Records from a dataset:
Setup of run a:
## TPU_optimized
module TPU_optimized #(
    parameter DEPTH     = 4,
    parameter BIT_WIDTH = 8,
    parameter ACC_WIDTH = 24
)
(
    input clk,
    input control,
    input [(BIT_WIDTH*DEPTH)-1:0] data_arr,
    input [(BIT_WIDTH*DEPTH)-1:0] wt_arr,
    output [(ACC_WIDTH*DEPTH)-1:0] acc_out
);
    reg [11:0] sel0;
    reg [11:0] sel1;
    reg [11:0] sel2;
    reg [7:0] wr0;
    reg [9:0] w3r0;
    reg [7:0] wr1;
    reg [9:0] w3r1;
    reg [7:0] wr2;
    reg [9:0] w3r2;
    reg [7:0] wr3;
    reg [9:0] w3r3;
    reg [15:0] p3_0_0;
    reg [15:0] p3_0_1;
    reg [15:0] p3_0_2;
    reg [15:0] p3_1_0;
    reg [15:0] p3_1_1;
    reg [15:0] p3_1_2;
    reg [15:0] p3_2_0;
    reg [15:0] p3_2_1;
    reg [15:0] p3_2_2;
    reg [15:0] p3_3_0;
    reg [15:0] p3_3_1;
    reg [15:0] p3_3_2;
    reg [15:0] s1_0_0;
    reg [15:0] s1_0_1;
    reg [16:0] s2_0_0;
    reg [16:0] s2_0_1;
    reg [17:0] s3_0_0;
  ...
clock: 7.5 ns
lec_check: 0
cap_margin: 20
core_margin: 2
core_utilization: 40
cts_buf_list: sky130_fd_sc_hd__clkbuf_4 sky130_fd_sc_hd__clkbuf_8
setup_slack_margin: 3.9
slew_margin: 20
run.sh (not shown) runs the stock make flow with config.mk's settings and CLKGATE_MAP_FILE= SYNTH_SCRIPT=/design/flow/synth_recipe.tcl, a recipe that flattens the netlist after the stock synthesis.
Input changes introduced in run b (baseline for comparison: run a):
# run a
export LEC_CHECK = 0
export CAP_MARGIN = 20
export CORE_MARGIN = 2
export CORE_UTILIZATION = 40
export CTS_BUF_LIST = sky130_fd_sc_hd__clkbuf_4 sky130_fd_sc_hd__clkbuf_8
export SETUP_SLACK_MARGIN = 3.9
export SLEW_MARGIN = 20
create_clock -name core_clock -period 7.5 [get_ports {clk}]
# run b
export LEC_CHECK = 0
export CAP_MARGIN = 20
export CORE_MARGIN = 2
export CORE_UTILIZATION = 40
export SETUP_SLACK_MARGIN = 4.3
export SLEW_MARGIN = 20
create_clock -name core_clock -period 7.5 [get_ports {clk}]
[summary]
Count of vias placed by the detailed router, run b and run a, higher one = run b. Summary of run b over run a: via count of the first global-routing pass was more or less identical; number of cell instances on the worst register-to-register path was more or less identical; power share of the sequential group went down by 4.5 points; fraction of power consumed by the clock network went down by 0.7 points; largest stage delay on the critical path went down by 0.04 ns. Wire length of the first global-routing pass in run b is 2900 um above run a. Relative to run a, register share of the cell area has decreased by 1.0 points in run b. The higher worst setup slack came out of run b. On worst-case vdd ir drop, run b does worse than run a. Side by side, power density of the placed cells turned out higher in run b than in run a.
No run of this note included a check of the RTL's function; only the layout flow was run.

* _WHAT THIS TASK INVOLVES_: From the data above, output exactly the lines between the one containing "reg [15:0] p3_2_1;" and the one containing "clock: 7.5 ns", counting both of them.

* _WORKED SOLUTION_:
    reg [15:0] p3_2_1;
    reg [15:0] p3_2_2;
    reg [15:0] p3_3_0;
    reg [15:0] p3_3_1;
    reg [15:0] p3_3_2;
    reg [15:0] s1_0_0;
    reg [15:0] s1_0_1;
    reg [16:0] s2_0_0;
    reg [16:0] s2_0_1;
    reg [17:0] s3_0_0;
  ...
clock: 7.5 ns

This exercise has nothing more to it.